January 30, 1943 (Saturday)

“Buttons,” Espiritu Santo

Patrol north again today. 016 to 022 True. 800 miles. Nothing sighted despite passing about 100 miles from Ocean Island, where the Japs have recently installed a fighter strip.

Took off at 0345. #1 engine torched badly and I noticed that the cowling was coming loose. Circled the field and made my first night landing. Quite smooth. Fixed cowling on engine and took off again at 0436.

Passed through the usual front on the way out. Everything black as ink, rain, turbulent clouds, and above all, those goddamn peaks out there waiting to snag the first careless pilot. Tired as hell because of no sleep last night. The damned Curtiss was on the plane all night with all sorts of bright ideas. Reveille was at 0200.

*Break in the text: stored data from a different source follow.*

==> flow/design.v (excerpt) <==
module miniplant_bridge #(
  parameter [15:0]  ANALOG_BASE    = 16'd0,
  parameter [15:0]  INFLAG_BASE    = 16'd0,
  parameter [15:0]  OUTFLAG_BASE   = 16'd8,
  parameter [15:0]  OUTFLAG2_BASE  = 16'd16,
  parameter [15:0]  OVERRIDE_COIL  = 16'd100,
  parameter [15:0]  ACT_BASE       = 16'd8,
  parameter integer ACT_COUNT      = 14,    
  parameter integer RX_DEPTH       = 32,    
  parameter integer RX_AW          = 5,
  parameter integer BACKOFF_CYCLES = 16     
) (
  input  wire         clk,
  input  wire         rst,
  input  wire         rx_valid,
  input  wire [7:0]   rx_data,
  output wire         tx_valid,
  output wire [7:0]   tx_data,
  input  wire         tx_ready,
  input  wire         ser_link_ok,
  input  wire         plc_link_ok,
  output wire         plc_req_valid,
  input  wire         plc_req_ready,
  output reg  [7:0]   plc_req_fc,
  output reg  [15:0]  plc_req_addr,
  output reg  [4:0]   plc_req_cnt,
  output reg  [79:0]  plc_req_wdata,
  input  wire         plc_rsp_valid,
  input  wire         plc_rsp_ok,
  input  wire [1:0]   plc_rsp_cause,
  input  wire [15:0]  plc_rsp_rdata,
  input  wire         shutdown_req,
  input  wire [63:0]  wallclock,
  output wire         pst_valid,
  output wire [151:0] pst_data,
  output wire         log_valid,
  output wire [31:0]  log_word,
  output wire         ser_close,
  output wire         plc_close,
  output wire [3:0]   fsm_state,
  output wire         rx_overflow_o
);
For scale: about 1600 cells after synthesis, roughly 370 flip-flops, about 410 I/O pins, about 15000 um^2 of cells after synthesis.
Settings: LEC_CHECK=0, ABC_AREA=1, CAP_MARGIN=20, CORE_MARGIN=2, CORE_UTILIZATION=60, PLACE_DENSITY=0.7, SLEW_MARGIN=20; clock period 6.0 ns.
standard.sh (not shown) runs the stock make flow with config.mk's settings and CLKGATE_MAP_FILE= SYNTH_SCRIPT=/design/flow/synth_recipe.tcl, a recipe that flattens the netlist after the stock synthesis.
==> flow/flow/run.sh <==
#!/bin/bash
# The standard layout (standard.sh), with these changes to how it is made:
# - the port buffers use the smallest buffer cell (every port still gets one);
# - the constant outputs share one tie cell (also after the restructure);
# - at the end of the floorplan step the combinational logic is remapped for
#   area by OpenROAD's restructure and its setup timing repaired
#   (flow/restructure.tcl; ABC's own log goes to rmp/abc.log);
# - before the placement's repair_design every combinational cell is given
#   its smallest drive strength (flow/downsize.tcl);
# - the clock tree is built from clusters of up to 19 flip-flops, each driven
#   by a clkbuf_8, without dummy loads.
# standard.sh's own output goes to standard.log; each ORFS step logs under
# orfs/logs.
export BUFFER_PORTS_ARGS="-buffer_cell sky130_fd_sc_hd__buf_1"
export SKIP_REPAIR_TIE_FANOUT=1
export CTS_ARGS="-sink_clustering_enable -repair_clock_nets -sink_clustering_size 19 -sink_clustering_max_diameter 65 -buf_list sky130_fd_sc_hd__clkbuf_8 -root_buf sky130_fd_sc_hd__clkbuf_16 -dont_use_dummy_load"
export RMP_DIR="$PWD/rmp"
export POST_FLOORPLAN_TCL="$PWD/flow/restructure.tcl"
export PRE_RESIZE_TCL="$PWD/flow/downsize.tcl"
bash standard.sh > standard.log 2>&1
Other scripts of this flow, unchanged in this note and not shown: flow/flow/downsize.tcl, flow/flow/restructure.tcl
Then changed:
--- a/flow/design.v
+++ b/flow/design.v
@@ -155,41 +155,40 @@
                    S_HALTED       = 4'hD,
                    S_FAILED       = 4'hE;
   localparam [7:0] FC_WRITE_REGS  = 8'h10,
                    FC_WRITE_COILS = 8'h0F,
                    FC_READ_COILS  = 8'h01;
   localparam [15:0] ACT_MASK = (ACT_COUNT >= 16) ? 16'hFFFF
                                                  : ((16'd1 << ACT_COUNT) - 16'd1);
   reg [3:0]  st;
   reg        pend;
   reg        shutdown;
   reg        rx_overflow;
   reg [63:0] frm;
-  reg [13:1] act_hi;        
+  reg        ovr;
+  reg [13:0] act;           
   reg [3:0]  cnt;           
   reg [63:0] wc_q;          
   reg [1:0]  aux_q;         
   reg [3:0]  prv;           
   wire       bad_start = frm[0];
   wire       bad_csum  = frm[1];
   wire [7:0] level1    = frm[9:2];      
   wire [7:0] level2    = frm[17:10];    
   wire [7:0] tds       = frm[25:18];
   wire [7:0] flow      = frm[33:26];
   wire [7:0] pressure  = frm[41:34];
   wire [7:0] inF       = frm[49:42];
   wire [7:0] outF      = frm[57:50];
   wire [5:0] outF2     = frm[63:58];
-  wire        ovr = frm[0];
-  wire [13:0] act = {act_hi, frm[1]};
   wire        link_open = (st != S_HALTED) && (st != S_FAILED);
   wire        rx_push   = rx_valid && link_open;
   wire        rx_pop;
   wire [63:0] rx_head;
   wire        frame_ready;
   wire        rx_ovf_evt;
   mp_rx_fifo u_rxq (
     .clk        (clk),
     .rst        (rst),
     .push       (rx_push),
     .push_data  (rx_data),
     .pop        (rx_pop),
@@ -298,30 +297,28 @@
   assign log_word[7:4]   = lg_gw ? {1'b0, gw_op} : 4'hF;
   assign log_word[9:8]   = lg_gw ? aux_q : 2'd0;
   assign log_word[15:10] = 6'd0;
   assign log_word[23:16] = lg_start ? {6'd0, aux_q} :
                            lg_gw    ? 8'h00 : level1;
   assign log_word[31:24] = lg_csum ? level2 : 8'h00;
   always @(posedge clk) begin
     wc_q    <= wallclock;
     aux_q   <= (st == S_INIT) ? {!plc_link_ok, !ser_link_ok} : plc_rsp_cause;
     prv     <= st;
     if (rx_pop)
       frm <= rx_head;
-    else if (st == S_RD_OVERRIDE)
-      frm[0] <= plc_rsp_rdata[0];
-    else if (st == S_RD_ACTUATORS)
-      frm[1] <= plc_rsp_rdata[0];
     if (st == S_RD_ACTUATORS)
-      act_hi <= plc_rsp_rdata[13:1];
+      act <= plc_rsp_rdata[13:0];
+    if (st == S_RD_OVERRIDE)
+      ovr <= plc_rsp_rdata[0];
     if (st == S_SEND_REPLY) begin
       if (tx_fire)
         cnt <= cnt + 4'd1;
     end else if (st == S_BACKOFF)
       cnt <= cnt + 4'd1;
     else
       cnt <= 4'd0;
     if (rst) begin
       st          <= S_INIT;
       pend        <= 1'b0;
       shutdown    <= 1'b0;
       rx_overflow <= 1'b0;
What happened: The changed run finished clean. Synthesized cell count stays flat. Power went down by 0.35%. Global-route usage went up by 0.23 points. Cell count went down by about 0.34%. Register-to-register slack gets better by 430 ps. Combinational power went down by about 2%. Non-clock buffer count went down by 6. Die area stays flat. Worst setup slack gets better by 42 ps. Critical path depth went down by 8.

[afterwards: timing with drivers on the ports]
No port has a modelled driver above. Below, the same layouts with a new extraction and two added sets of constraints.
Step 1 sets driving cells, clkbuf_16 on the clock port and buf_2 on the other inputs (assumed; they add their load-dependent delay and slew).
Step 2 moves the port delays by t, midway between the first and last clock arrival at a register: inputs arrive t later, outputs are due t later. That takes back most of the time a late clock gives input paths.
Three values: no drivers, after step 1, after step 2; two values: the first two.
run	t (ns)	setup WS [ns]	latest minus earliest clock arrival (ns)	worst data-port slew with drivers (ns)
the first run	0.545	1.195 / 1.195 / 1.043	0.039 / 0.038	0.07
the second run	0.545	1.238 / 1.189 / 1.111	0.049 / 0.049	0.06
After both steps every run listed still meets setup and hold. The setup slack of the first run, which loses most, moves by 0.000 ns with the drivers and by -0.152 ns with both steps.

Ran into the same stinking front on the way back. Then my radar quit and I started to get mad. Never saw such rotten bad weather. I wouldn’t mind it quite so much if we didn’t have all these high peaked islands to dodge. Finally ran into a clear spot over the Torres again, and made the run south the same as last time. The weather, however, was a bit clearer.

Went to the movie at the Seabees camp for a little relaxation, but the beginning of the movie was heralded by cloudburst. Took refuge under a truck and finally managed to get back to the quarters — very bedraggled.

The closer one gets to the war zone the less blackout there is. The West Coast and Hawaii are rabid on the subject; ditto for Palmyra. But Canton, the Fijis and here, are different. They are well lighted at night. Open-air movies and no dimmed automobile lights. However, at the first sign of approaching strange aircraft, everything goes out.